[Exercise requirements]
Select, from the material below, each line with "decap" in it.

[Data in this exercise]
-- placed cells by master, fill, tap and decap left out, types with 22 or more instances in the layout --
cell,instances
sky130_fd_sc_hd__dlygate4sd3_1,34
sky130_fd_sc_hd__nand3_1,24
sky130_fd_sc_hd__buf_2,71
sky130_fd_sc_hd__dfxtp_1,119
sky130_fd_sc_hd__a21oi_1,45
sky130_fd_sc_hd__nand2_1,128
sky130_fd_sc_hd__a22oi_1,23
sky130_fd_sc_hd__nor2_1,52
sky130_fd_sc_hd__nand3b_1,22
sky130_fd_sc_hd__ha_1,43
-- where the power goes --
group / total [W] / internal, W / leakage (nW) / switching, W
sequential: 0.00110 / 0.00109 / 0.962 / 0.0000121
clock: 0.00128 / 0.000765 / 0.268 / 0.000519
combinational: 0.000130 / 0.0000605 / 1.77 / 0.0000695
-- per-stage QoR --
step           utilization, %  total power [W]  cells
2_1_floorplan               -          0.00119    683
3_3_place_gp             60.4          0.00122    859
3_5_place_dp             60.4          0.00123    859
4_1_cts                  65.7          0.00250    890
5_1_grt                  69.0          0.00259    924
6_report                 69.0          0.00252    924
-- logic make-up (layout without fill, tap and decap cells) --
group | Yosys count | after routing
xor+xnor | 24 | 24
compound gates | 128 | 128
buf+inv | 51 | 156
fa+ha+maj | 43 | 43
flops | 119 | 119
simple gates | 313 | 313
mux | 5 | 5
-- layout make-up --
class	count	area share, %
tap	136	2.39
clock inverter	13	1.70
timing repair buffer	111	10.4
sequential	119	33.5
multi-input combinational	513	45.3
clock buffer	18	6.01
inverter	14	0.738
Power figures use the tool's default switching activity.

==

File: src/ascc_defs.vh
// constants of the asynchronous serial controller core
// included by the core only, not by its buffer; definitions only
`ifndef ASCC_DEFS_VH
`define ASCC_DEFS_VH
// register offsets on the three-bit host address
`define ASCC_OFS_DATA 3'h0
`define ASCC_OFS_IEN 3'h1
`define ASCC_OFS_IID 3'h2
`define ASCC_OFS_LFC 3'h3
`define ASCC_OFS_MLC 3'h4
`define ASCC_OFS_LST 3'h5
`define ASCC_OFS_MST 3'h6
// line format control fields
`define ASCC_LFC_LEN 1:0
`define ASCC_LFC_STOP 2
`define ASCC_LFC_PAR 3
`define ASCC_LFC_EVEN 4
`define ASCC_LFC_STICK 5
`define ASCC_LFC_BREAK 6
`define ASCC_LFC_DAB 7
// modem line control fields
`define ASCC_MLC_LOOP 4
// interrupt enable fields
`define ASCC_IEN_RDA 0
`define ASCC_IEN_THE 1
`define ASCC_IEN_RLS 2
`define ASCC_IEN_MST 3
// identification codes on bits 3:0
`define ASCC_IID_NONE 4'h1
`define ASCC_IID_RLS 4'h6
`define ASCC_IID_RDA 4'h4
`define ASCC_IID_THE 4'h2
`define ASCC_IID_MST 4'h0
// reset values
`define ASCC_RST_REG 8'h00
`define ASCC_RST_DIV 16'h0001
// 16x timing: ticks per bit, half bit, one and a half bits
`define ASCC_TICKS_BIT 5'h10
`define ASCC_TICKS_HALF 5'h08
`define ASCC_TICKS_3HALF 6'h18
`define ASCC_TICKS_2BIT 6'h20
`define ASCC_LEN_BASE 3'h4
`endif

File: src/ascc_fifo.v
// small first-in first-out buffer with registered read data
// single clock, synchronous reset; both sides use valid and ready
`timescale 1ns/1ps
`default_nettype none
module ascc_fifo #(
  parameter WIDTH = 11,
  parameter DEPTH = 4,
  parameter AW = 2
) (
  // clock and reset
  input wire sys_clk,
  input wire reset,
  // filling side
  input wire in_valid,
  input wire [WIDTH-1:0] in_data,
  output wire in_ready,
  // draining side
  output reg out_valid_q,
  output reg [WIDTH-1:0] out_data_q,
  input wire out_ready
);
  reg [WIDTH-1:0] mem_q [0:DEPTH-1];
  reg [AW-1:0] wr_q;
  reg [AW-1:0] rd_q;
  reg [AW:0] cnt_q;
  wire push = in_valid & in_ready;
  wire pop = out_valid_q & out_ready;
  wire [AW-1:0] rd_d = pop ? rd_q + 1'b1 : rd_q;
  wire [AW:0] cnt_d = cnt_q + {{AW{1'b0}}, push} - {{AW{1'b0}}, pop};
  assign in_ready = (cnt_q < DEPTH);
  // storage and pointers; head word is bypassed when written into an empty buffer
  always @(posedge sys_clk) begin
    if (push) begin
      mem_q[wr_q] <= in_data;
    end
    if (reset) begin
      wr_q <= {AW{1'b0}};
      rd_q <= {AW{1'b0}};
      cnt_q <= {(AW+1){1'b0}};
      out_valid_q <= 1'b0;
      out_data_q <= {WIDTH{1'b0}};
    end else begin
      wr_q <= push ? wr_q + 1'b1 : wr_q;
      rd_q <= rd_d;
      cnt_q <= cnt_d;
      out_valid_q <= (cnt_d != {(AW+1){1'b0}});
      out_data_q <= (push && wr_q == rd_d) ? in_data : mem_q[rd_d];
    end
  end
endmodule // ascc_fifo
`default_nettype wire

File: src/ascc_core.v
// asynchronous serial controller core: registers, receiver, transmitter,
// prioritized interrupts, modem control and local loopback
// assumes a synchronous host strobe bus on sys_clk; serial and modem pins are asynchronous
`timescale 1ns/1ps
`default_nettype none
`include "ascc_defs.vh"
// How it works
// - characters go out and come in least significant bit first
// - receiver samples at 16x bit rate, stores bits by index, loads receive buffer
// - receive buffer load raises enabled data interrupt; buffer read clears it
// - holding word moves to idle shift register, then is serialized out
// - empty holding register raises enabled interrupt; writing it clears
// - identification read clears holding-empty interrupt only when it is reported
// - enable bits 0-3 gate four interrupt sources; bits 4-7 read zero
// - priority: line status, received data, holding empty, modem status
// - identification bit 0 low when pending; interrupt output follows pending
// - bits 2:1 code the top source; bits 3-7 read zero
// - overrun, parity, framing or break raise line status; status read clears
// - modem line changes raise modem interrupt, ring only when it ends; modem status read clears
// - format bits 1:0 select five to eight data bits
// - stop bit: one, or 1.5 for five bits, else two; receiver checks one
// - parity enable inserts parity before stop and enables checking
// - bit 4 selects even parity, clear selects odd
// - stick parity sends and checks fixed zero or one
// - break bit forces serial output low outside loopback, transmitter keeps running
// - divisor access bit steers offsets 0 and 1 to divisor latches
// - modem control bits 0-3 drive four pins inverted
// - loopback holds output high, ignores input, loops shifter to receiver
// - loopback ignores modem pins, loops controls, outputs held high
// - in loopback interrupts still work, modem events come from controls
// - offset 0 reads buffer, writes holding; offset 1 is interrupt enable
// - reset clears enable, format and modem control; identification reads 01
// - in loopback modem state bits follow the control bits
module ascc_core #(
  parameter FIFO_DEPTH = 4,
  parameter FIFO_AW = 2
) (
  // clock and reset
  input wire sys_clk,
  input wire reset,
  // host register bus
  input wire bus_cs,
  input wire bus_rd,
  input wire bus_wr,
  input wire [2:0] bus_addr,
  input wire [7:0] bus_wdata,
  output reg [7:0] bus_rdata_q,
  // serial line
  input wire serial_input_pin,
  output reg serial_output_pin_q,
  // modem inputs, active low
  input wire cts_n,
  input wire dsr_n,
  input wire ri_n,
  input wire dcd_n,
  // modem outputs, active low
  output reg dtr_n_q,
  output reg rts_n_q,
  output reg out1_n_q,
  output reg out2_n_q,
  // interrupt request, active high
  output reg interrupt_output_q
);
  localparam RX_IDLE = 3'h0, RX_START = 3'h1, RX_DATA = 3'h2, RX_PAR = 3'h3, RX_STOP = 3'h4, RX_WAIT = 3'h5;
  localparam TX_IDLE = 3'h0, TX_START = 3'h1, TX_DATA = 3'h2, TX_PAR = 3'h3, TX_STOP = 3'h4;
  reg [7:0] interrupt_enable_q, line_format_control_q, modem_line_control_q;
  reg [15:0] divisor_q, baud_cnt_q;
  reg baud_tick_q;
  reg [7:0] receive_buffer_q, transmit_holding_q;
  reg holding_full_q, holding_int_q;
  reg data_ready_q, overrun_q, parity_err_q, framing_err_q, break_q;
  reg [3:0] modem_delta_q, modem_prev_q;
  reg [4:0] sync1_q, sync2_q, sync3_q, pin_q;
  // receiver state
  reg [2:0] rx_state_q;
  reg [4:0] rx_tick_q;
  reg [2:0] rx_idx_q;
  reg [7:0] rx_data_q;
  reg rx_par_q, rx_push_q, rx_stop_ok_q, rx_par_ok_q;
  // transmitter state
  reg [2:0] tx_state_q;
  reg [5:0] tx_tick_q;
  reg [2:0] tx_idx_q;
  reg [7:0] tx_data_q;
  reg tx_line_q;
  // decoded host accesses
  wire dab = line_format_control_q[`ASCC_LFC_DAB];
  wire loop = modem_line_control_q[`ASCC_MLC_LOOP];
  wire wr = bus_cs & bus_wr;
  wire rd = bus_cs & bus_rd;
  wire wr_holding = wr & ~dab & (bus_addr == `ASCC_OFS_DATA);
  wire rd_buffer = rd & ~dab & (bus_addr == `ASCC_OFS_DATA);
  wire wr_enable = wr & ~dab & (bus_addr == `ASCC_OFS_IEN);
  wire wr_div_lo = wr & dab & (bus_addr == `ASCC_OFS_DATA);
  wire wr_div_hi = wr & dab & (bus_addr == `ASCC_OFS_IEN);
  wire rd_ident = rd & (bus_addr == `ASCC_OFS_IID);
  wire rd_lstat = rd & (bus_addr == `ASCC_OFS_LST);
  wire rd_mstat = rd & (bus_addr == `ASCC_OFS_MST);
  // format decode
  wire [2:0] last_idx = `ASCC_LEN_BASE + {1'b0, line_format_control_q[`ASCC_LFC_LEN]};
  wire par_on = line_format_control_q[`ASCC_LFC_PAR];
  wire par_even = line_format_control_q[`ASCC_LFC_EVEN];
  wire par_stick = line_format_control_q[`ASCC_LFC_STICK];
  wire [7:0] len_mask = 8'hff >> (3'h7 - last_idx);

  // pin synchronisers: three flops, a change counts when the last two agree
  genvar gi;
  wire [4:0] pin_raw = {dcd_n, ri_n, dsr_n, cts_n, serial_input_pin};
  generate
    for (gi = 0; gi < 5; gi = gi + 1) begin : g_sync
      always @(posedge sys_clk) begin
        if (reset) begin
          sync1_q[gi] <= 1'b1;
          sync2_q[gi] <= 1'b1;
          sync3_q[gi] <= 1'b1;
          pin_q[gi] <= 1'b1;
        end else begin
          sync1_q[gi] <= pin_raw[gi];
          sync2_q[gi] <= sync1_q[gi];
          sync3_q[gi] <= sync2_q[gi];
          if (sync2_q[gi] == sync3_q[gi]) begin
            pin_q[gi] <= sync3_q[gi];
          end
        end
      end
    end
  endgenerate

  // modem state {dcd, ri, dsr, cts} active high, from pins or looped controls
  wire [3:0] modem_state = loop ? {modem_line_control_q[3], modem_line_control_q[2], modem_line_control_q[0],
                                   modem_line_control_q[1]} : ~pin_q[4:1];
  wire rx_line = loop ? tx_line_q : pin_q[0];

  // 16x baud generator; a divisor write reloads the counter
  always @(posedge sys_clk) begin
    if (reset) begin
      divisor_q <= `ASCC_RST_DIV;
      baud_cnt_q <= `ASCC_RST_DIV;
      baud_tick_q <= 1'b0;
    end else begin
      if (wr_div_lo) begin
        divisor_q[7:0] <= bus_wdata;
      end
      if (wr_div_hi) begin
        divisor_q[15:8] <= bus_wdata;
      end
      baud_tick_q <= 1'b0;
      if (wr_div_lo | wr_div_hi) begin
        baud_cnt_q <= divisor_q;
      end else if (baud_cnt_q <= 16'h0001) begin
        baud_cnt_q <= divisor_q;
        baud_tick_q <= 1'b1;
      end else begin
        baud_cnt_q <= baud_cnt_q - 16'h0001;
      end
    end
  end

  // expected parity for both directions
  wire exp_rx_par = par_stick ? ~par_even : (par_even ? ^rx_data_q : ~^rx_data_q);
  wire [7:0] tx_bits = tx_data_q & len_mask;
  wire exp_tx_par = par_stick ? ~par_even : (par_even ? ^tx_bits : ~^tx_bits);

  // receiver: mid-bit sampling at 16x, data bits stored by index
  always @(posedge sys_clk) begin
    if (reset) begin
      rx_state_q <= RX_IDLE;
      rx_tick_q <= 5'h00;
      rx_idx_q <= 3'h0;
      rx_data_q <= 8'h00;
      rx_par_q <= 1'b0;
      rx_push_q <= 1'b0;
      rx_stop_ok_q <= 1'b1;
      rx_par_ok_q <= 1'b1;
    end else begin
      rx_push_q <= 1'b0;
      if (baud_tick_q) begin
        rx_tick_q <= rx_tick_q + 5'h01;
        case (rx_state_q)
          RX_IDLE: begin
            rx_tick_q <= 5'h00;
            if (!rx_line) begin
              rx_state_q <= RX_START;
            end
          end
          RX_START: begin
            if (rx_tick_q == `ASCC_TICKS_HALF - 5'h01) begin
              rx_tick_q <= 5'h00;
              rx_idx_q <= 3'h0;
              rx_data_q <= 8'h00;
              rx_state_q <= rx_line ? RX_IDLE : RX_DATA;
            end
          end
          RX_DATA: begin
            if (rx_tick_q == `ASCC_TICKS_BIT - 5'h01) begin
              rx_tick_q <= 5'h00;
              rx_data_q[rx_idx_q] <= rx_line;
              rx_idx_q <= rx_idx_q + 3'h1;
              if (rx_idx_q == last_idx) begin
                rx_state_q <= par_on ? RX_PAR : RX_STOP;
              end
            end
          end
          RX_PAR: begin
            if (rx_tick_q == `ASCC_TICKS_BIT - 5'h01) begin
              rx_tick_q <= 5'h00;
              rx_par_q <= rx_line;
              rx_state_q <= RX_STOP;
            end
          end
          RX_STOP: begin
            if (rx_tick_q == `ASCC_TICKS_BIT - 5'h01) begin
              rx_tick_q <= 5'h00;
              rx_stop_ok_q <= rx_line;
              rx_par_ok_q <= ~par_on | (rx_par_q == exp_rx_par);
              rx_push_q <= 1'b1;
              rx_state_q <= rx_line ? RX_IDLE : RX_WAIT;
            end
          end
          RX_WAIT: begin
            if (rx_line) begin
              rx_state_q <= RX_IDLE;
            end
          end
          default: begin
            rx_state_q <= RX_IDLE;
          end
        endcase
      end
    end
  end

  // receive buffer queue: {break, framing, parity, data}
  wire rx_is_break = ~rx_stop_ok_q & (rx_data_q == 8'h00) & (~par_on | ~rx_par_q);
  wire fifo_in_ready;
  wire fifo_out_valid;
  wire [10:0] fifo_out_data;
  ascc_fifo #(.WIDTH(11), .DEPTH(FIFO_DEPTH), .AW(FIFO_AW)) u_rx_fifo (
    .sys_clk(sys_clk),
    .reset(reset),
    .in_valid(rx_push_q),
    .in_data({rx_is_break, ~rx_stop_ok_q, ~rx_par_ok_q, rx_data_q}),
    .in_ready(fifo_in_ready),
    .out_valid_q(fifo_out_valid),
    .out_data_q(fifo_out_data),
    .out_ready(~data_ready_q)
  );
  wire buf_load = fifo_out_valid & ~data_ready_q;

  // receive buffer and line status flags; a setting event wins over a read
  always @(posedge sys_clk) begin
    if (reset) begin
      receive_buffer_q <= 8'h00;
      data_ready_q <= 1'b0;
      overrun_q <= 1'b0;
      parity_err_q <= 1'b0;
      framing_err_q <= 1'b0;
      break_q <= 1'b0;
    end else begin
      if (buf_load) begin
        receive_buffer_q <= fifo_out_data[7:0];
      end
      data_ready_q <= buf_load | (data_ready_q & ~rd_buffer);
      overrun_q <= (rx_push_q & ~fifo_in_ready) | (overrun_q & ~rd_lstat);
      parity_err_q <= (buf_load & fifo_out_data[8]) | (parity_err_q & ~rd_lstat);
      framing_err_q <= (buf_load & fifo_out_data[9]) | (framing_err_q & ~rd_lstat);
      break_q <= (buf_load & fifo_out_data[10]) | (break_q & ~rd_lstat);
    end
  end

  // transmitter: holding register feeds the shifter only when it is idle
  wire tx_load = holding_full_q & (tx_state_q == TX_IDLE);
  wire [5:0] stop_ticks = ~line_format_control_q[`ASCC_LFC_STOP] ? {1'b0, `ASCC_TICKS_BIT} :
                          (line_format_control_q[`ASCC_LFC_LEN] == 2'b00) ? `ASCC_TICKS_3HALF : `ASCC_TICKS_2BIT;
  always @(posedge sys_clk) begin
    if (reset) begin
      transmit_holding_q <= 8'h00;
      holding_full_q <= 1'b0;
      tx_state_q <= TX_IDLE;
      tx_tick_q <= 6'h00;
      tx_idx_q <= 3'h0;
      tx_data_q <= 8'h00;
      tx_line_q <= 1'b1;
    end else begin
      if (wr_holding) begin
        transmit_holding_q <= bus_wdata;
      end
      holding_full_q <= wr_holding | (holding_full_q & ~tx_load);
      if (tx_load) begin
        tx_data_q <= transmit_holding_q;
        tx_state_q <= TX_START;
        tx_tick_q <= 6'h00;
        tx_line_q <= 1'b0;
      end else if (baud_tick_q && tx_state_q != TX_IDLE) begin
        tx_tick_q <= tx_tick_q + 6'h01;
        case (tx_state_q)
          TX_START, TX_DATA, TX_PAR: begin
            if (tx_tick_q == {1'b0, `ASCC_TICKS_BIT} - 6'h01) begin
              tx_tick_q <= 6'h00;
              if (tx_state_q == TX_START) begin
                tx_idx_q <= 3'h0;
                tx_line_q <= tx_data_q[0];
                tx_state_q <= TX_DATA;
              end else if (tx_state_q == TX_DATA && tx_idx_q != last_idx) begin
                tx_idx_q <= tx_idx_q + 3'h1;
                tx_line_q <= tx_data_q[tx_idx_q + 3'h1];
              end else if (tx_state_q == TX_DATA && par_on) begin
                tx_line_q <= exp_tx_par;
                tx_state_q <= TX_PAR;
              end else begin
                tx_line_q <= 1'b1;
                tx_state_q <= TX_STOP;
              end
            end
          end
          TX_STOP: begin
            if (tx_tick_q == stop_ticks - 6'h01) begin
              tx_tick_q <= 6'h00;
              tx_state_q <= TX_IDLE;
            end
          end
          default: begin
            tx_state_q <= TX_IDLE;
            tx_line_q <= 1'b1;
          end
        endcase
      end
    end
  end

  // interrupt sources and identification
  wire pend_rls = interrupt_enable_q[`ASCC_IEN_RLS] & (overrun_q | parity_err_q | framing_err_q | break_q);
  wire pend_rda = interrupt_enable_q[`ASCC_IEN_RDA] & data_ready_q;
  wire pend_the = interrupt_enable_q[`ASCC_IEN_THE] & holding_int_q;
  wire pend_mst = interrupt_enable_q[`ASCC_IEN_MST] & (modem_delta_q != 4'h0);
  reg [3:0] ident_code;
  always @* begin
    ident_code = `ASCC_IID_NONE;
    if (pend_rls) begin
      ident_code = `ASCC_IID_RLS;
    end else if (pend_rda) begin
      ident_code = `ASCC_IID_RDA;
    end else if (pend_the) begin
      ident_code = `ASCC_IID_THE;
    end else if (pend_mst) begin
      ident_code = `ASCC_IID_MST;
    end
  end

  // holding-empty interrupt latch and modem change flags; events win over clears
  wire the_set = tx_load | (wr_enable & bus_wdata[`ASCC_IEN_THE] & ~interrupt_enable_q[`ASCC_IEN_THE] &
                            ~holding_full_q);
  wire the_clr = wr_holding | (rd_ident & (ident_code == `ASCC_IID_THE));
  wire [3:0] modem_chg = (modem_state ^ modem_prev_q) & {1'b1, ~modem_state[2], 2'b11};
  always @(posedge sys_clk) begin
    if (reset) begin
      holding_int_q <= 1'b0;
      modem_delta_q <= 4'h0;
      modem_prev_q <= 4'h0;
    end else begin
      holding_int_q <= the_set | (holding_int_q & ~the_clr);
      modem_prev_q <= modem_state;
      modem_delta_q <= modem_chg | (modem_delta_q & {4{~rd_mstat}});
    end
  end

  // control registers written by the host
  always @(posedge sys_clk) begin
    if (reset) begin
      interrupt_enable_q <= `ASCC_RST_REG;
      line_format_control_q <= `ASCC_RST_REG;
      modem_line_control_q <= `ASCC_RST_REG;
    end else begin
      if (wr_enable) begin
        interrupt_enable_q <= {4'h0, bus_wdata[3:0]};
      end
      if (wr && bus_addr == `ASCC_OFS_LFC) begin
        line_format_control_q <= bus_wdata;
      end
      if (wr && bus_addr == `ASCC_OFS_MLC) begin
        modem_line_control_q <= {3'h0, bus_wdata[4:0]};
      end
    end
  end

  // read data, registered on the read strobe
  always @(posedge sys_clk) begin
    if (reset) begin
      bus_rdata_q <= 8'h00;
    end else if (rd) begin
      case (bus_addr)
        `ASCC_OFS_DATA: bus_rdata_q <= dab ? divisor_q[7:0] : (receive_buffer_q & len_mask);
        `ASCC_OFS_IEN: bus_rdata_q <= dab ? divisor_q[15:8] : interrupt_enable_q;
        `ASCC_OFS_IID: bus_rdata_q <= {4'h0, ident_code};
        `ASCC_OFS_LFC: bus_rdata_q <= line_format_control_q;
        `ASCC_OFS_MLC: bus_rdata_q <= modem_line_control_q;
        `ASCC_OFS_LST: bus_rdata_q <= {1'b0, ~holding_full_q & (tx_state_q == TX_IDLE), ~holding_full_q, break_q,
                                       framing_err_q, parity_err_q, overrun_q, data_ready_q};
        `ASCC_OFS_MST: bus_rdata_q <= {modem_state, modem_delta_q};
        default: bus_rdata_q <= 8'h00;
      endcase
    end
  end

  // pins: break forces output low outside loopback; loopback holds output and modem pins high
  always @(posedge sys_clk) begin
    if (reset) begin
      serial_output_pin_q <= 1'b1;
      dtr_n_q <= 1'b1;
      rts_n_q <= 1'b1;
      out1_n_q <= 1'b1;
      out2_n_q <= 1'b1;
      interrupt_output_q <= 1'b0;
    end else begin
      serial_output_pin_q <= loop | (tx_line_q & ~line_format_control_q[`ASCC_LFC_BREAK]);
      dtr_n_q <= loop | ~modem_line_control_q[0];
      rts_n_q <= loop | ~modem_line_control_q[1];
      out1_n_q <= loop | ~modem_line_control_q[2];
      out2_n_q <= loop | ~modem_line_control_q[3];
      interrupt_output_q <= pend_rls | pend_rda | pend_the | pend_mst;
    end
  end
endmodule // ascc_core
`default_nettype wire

[Written solution]
-- placed cells by master, fill, tap and decap left out, types with 22 or more instances in the layout --
-- logic make-up (layout without fill, tap and decap cells) --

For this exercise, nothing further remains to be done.